What comes to mind when you hear the word “college?” For a majority of you, I’m sure it’s something along the lines of beer bongs and keg stands. Of course, we cannot reduce our picture of college to stereotypical, Animal House excess. Such a picture would not only be inaccurate, but incomplete; still, the associations are there. College students have been drinking well before our parents’ days, and will continue to do so well into the foreseeable future.


Adelman writes, “The blithe assumption that prohibition would merely drive drinking into a dangerous underground is unsubstantiated.”


I suggest that he pay a visit to a handful of Dunham quads over the weekend and report back to us.  Drinking is already prohibited for underage students, as are hard alcohol and marijuana, yet they all persist on campus because they are ingrained in campus culture. No rule is going to change that. Hamilton’s drug and alcohol policies, as well as our nation’s failed attempts at drugs and alcohol prohibition show us as much.


Besides, drinking is not a bad thing in itself, and demonizing it and advocating its complete prohibition only denies its underlying causes and ignores ways in which it becomes a problem.  Drunk driving, vandalism, sexual assault and excessive binge drinking are potentially negative consequences of alcohol, but is this all there is to talk about when we discuss drinking on campus?


Why would we have a pub or wine and beer tastings during Bicentennial Weekend if drinking offers nothing more than cirrhosis, violence and tragedy?


Clearly there is more to it than that.  Implicit in the choice to drink is the choice to drink responsibly.  Every student has this choice, and regardless of what each individual decides, drinking will continue.


Our best option then is to come to terms with alcohol on campus and encourage responsible choices instead of imposing draconian sanctions that punish drinking indiscriminately.  President Joan Hinde Stewart supports the Amethyst Initiative, featured in last week’s edition of The Spectator, which proposes lowering the drinking age from 21 to 18, denying alcohol its current status as “forbidden fruit.” It really is absurd to think that, as legal adults, 18 to 20 year olds may enlist in the army, marry and vote, but when it comes to alcohol, they must wait to imbibe.


Adelman writes, “those in favor of allowing college students the freedom to consume alcohol invariably argue on behalf of their supposed maturity pay no mind to the fact that a culture that celebrates perpetual adolescence has pushed back such expectations as raising a family into the thirties.”

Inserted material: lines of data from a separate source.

## try-tundra
// testSlave
module testSlave(input clk, input reset,
    input  S_AXI_RREADY,
    output S_AXI_RVALID,
    output[5:0] S_AXI_RID,
    output[31:0] S_AXI_RDATA,
    output[1:0] S_AXI_RRESP,
    output S_AXI_RLAST,
    output S_AXI_ARREADY,
    input  S_AXI_ARVALID,
    input [5:0] S_AXI_ARID,
    input [5:0] S_AXI_ARADDR,
    input [7:0] S_AXI_ARLEN,
    input [2:0] S_AXI_ARSIZE,
    input [1:0] S_AXI_ARBURST,
    output S_AXI_WREADY,
    input  S_AXI_WVALID,
    input [31:0] S_AXI_WDATA,
    input [3:0] S_AXI_WSTRB,
    input  S_AXI_WLAST,
    output S_AXI_AWREADY,
    input  S_AXI_AWVALID,
    input [5:0] S_AXI_AWID,
    input [5:0] S_AXI_AWADDR,
    input [7:0] S_AXI_AWLEN,
    input [2:0] S_AXI_AWSIZE,
    input [1:0] S_AXI_AWBURST,
    input  S_AXI_BREADY,
    output S_AXI_BVALID,
    output[5:0] S_AXI_BID,
    output[1:0] S_AXI_BRESP
);
For scale: about 2000 cells after synthesis, ~600 flip-flops, about 150 I/O pins, about 26000 um2 of cells after synthesis.
==> flow/config.mk <==
export PLATFORM = sky130hd
export DESIGN_NAME = testSlave
export DESIGN_NICKNAME = testSlave
export VERILOG_FILES = /design/flow/design.v
export SDC_FILE = /design/flow/constraint.sdc
export NUM_CORES = 4
export LEC_CHECK = 0
export CAP_MARGIN = 15
export CELL_PAD_IN_SITES_DETAIL_PLACEMENT = 0
export CORE_ASPECT_RATIO = 1.31
export CORE_MARGIN = 2
export CORE_UTILIZATION = 72
export CTS_CLUSTER_DIAMETER = 64
export CTS_CLUSTER_SIZE = 27
export MAX_ROUTING_LAYER = met4
export PLACE_DENSITY = 0.66
export SLEW_MARGIN = 35
export TNS_END_PERCENT = 100
==> flow/constraint.sdc <==
create_clock -name core_clock -period 2.32 [get_ports {clk}]
set_input_delay 0.4640 -clock core_clock [delete_from_list [all_inputs] [get_ports {clk}]]
set_output_delay 0.4640 -clock core_clock [all_outputs]
set_load 0.01 [all_outputs]
run.sh (not shown) runs the stock make flow with config.mk's settings and CLKGATE_MAP_FILE=.
What the final checks of try-tundra revealed, after a flow that finished every stage, was a layout that fails on setup timing.
For try-cedar, these inputs were changed with respect to try-tundra:
Settings: CTS_CLUSTER_SIZE now 54, was 27; PLACE_DENSITY now 0.44, was 0.66; SETUP_SLACK_MARGIN now 0.7, previously not set; TNS_END_PERCENT now 40, was 100; the clock period (ns, I/O delays scaled along) now 2.4, was 2.32.
Results
Finished, but not clean: try-tundra, with setup timing.
Every stage of try-cedar finished as expected; the final checks, on the other hand, flagged setup timing, which means the layout fails.
Of try-cedar and try-tundra, it is try-cedar that has the higher combinational share of power.
Setup slack: try-cedar less than try-tundra
In the flow results for try-cedar and try-tundra, the global-route wire length before repair is smaller on try-tundra.
| worst clock skew | try-cedar vs try-tundra | ≈ equal |
Of the two values seen for capturing instance or port of the critical path, axi_rdata[6] was produced by try-tundra and axi_rdata[15] by try-cedar.
Summary of try-cedar over try-tundra: total power went down 0.000095 W, cell count climbed 1.7%.
Core util | try-cedar vs try-tundra | try-cedar higher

I can’t help being perplexed by his standard for maturity.  What appears to me the more sensible explanation for so many Americans waiting to start a family is a focus on their careers, not prolonging their lascivious celebration of “perpetual adolescence.” And so what if mature, ambitious young people celebrate their youth with a shot here or a beer there?  Is there really something so wrong with that?  Again, balance is the issue at hand.

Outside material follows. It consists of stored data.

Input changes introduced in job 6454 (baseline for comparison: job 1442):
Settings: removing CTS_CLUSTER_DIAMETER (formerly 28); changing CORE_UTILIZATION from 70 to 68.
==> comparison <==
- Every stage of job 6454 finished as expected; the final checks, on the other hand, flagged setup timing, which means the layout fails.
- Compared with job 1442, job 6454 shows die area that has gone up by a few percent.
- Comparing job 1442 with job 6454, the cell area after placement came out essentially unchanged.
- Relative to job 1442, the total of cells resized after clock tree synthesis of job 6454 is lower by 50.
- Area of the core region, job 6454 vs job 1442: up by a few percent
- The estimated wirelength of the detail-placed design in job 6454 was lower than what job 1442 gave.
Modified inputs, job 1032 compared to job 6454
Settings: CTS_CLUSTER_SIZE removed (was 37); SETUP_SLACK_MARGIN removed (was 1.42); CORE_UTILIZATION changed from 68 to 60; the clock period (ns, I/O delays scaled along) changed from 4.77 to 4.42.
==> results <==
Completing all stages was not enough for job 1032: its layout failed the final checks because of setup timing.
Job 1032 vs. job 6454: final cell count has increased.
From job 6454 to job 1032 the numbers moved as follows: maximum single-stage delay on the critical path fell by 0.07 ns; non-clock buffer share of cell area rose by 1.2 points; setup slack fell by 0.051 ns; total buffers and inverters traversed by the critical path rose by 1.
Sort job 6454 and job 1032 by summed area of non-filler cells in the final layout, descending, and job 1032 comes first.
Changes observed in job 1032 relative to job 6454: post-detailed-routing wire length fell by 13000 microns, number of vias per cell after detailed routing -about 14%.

The bottom line is that Hamilton students are a diverse and talented student body, and, while some students make poor choices with alcohol, most choose to drink safely, balancing our studies with our social lives to keep drinking in its proper place.


Adelman writes, “I assert that prospective students who choose not to apply because our college bans alcohol are students we certainly do not want attending our college in the first place.”


He should be more careful with who he counts as “we.” In my four years at Hamilton, I have seen my peers excel and achieve great things—winning awards, starting careers and businesses, conducting research—and many of them I recall seeing holding a Keystone at one party or another. Are they any less an asset to our school as drinkers? Can we dismiss their achievements like Adelman suggests we ought to dismiss the potential of prospective students seeking a school with a yin as well as a yang? Clearly, we cannot. To do so would be to deny the essential balance within student life that makes Hamilton the place it is.


So let’s abandon the impractical and naïve suggestion of a dry campus and instead take a practical, open approach to alcohol that does not punish students for drinking,  but rather for drinking irresponsibly.  If Hamilton fails to differentiate between the two cases, what kind of message does it send its students?


Such policies teach nothing of responsibility.  Instead of assessing student conduct on a case-by-case basis, harsh drinking policies chalk them up to permissible or impermissible conduct, stagnating any meaningful discussion of alcohol-related issues and perpetuating student distrust in both the administration and Campus Safety.